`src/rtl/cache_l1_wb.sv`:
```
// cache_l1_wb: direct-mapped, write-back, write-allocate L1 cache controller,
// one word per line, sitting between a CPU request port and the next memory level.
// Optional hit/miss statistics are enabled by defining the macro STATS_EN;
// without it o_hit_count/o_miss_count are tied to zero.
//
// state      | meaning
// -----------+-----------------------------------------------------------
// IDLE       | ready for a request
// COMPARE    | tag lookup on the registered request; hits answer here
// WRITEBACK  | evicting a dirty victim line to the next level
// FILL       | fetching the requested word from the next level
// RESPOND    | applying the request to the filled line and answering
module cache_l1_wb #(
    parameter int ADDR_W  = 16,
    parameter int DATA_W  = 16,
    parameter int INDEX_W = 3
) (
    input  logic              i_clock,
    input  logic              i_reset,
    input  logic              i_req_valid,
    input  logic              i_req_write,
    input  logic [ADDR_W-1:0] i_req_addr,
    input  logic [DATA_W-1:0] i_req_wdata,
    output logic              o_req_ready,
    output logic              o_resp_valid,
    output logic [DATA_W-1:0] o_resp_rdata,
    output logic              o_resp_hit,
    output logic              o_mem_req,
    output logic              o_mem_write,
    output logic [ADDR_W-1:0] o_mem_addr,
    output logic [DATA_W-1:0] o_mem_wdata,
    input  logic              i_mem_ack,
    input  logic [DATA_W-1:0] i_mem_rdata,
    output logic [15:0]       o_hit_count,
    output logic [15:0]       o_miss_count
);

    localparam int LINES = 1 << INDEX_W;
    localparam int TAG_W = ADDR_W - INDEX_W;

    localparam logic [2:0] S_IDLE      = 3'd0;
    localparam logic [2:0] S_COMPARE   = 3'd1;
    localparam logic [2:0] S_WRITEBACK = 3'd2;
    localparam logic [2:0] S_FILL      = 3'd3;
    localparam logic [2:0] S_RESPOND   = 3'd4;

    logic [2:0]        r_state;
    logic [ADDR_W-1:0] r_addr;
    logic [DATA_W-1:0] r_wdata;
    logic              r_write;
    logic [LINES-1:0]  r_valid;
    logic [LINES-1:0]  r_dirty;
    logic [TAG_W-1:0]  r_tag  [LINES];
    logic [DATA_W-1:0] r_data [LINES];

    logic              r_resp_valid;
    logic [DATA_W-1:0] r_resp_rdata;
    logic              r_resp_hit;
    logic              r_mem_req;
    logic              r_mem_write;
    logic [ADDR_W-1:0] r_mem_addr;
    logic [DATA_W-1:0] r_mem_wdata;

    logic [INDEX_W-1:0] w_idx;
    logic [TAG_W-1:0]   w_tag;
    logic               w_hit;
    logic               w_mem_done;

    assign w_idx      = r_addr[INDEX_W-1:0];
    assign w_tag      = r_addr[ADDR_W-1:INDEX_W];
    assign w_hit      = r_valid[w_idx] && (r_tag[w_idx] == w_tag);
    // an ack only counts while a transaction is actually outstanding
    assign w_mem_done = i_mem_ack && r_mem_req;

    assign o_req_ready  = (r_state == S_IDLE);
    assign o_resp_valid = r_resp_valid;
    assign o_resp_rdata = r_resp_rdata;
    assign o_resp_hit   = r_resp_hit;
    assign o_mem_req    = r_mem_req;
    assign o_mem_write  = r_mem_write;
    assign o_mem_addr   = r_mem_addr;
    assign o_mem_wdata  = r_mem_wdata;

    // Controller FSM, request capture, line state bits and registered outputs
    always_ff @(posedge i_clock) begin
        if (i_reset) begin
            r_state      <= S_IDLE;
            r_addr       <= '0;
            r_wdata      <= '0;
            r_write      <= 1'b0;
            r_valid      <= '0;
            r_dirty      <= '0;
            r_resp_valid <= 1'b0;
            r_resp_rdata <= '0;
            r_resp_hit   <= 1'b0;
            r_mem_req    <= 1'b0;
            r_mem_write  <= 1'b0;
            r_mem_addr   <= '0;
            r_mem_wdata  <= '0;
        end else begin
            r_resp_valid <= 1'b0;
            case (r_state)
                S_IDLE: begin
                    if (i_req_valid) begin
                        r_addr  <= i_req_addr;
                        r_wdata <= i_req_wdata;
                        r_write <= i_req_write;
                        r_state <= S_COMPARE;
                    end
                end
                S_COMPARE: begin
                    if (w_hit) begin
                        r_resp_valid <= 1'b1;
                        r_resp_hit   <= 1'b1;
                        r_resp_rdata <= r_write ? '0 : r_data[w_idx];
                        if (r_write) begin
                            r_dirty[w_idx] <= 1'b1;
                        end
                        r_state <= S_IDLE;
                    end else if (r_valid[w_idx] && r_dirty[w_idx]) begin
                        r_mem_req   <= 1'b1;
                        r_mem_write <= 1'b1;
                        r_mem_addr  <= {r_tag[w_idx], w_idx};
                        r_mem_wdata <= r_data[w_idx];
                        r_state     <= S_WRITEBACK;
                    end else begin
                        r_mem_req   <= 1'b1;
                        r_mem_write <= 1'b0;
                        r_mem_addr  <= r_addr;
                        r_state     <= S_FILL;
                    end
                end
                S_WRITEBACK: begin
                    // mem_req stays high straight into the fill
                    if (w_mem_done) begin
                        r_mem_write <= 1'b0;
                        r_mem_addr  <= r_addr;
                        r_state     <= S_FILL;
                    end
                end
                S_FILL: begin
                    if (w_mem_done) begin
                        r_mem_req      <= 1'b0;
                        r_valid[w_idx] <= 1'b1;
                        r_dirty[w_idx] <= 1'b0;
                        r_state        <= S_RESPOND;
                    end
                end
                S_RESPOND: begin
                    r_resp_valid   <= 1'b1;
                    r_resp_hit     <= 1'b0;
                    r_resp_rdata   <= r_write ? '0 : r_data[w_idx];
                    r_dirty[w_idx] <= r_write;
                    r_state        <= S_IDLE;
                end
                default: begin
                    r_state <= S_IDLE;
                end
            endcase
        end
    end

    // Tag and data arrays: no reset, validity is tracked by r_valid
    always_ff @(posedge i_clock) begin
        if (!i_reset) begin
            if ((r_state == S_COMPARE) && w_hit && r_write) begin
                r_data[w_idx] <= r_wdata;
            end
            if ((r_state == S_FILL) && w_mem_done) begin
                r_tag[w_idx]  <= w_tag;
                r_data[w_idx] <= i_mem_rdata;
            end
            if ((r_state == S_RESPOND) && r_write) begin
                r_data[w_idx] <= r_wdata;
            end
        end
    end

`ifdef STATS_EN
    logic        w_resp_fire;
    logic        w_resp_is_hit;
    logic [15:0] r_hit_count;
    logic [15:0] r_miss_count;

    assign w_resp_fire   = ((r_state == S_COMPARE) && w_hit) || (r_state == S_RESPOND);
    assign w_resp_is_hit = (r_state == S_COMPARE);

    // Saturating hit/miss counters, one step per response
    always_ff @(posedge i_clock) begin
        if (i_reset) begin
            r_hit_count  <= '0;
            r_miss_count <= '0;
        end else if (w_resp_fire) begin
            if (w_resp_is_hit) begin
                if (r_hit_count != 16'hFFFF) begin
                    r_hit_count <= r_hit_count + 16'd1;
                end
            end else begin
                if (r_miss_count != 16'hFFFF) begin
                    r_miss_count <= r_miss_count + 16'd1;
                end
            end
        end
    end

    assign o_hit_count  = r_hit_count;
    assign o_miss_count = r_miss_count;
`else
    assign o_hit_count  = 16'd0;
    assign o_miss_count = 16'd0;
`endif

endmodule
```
┄┄┄┄┄┄┄┄┄┄
The response has to contain every record shown above, unaltered and complete.

`src/rtl/cache_l1_wb.sv`:
```
// cache_l1_wb: direct-mapped, write-back, write-allocate L1 cache controller,
// one word per line, sitting between a CPU request port and the next memory level.
// Optional hit/miss statistics are enabled by defining the macro STATS_EN;
// without it o_hit_count/o_miss_count are tied to zero.
//
// state      | meaning
// -----------+-----------------------------------------------------------
// IDLE       | ready for a request
// COMPARE    | tag lookup on the registered request; hits answer here
// WRITEBACK  | evicting a dirty victim line to the next level
// FILL       | fetching the requested word from the next level
// RESPOND    | applying the request to the filled line and answering
module cache_l1_wb #(
    parameter int ADDR_W  = 16,
    parameter int DATA_W  = 16,
    parameter int INDEX_W = 3
) (
    input  logic              i_clock,
    input  logic              i_reset,
    input  logic              i_req_valid,
    input  logic              i_req_write,
    input  logic [ADDR_W-1:0] i_req_addr,
    input  logic [DATA_W-1:0] i_req_wdata,
    output logic              o_req_ready,
    output logic              o_resp_valid,
    output logic [DATA_W-1:0] o_resp_rdata,
    output logic              o_resp_hit,
    output logic              o_mem_req,
    output logic              o_mem_write,
    output logic [ADDR_W-1:0] o_mem_addr,
    output logic [DATA_W-1:0] o_mem_wdata,
    input  logic              i_mem_ack,
    input  logic [DATA_W-1:0] i_mem_rdata,
    output logic [15:0]       o_hit_count,
    output logic [15:0]       o_miss_count
);

    localparam int LINES = 1 << INDEX_W;
    localparam int TAG_W = ADDR_W - INDEX_W;

    localparam logic [2:0] S_IDLE      = 3'd0;
    localparam logic [2:0] S_COMPARE   = 3'd1;
    localparam logic [2:0] S_WRITEBACK = 3'd2;
    localparam logic [2:0] S_FILL      = 3'd3;
    localparam logic [2:0] S_RESPOND   = 3'd4;

    logic [2:0]        r_state;
    logic [ADDR_W-1:0] r_addr;
    logic [DATA_W-1:0] r_wdata;
    logic              r_write;
    logic [LINES-1:0]  r_valid;
    logic [LINES-1:0]  r_dirty;
    logic [TAG_W-1:0]  r_tag  [LINES];
    logic [DATA_W-1:0] r_data [LINES];

    logic              r_resp_valid;
    logic [DATA_W-1:0] r_resp_rdata;
    logic              r_resp_hit;
    logic              r_mem_req;
    logic              r_mem_write;
    logic [ADDR_W-1:0] r_mem_addr;
    logic [DATA_W-1:0] r_mem_wdata;

    logic [INDEX_W-1:0] w_idx;
    logic [TAG_W-1:0]   w_tag;
    logic               w_hit;
    logic               w_mem_done;

    assign w_idx      = r_addr[INDEX_W-1:0];
    assign w_tag      = r_addr[ADDR_W-1:INDEX_W];
    assign w_hit      = r_valid[w_idx] && (r_tag[w_idx] == w_tag);
    // an ack only counts while a transaction is actually outstanding
    assign w_mem_done = i_mem_ack && r_mem_req;

    assign o_req_ready  = (r_state == S_IDLE);
    assign o_resp_valid = r_resp_valid;
    assign o_resp_rdata = r_resp_rdata;
    assign o_resp_hit   = r_resp_hit;
    assign o_mem_req    = r_mem_req;
    assign o_mem_write  = r_mem_write;
    assign o_mem_addr   = r_mem_addr;
    assign o_mem_wdata  = r_mem_wdata;

    // Controller FSM, request capture, line state bits and registered outputs
    always_ff @(posedge i_clock) begin
        if (i_reset) begin
            r_state      <= S_IDLE;
            r_addr       <= '0;
            r_wdata      <= '0;
            r_write      <= 1'b0;
            r_valid      <= '0;
            r_dirty      <= '0;
            r_resp_valid <= 1'b0;
            r_resp_rdata <= '0;
            r_resp_hit   <= 1'b0;
            r_mem_req    <= 1'b0;
            r_mem_write  <= 1'b0;
            r_mem_addr   <= '0;
            r_mem_wdata  <= '0;
        end else begin
            r_resp_valid <= 1'b0;
            case (r_state)
                S_IDLE: begin
                    if (i_req_valid) begin
                        r_addr  <= i_req_addr;
                        r_wdata <= i_req_wdata;
                        r_write <= i_req_write;
                        r_state <= S_COMPARE;
                    end
                end
                S_COMPARE: begin
                    if (w_hit) begin
                        r_resp_valid <= 1'b1;
                        r_resp_hit   <= 1'b1;
                        r_resp_rdata <= r_write ? '0 : r_data[w_idx];
                        if (r_write) begin
                            r_dirty[w_idx] <= 1'b1;
                        end
                        r_state <= S_IDLE;
                    end else if (r_valid[w_idx] && r_dirty[w_idx]) begin
                        r_mem_req   <= 1'b1;
                        r_mem_write <= 1'b1;
                        r_mem_addr  <= {r_tag[w_idx], w_idx};
                        r_mem_wdata <= r_data[w_idx];
                        r_state     <= S_WRITEBACK;
                    end else begin
                        r_mem_req   <= 1'b1;
                        r_mem_write <= 1'b0;
                        r_mem_addr  <= r_addr;
                        r_state     <= S_FILL;
                    end
                end
                S_WRITEBACK: begin
                    // mem_req stays high straight into the fill
                    if (w_mem_done) begin
                        r_mem_write <= 1'b0;
                        r_mem_addr  <= r_addr;
                        r_state     <= S_FILL;
                    end
                end
                S_FILL: begin
                    if (w_mem_done) begin
                        r_mem_req      <= 1'b0;
                        r_valid[w_idx] <= 1'b1;
                        r_dirty[w_idx] <= 1'b0;
                        r_state        <= S_RESPOND;
                    end
                end
                S_RESPOND: begin
                    r_resp_valid   <= 1'b1;
                    r_resp_hit     <= 1'b0;
                    r_resp_rdata   <= r_write ? '0 : r_data[w_idx];
                    r_dirty[w_idx] <= r_write;
                    r_state        <= S_IDLE;
                end
                default: begin
                    r_state <= S_IDLE;
                end
            endcase
        end
    end

    // Tag and data arrays: no reset, validity is tracked by r_valid
    always_ff @(posedge i_clock) begin
        if (!i_reset) begin
            if ((r_state == S_COMPARE) && w_hit && r_write) begin
                r_data[w_idx] <= r_wdata;
            end
            if ((r_state == S_FILL) && w_mem_done) begin
                r_tag[w_idx]  <= w_tag;
                r_data[w_idx] <= i_mem_rdata;
            end
            if ((r_state == S_RESPOND) && r_write) begin
                r_data[w_idx] <= r_wdata;
            end
        end
    end

`ifdef STATS_EN
    logic        w_resp_fire;
    logic        w_resp_is_hit;
    logic [15:0] r_hit_count;
    logic [15:0] r_miss_count;

    assign w_resp_fire   = ((r_state == S_COMPARE) && w_hit) || (r_state == S_RESPOND);
    assign w_resp_is_hit = (r_state == S_COMPARE);

    // Saturating hit/miss counters, one step per response
    always_ff @(posedge i_clock) begin
        if (i_reset) begin
            r_hit_count  <= '0;
            r_miss_count <= '0;
        end else if (w_resp_fire) begin
            if (w_resp_is_hit) begin
                if (r_hit_count != 16'hFFFF) begin
                    r_hit_count <= r_hit_count + 16'd1;
                end
            end else begin
                if (r_miss_count != 16'hFFFF) begin
                    r_miss_count <= r_miss_count + 16'd1;
                end
            end
        end
    end

    assign o_hit_count  = r_hit_count;
    assign o_miss_count = r_miss_count;
`else
    assign o_hit_count  = 16'd0;
    assign o_miss_count = 16'd0;
`endif

endmodule
```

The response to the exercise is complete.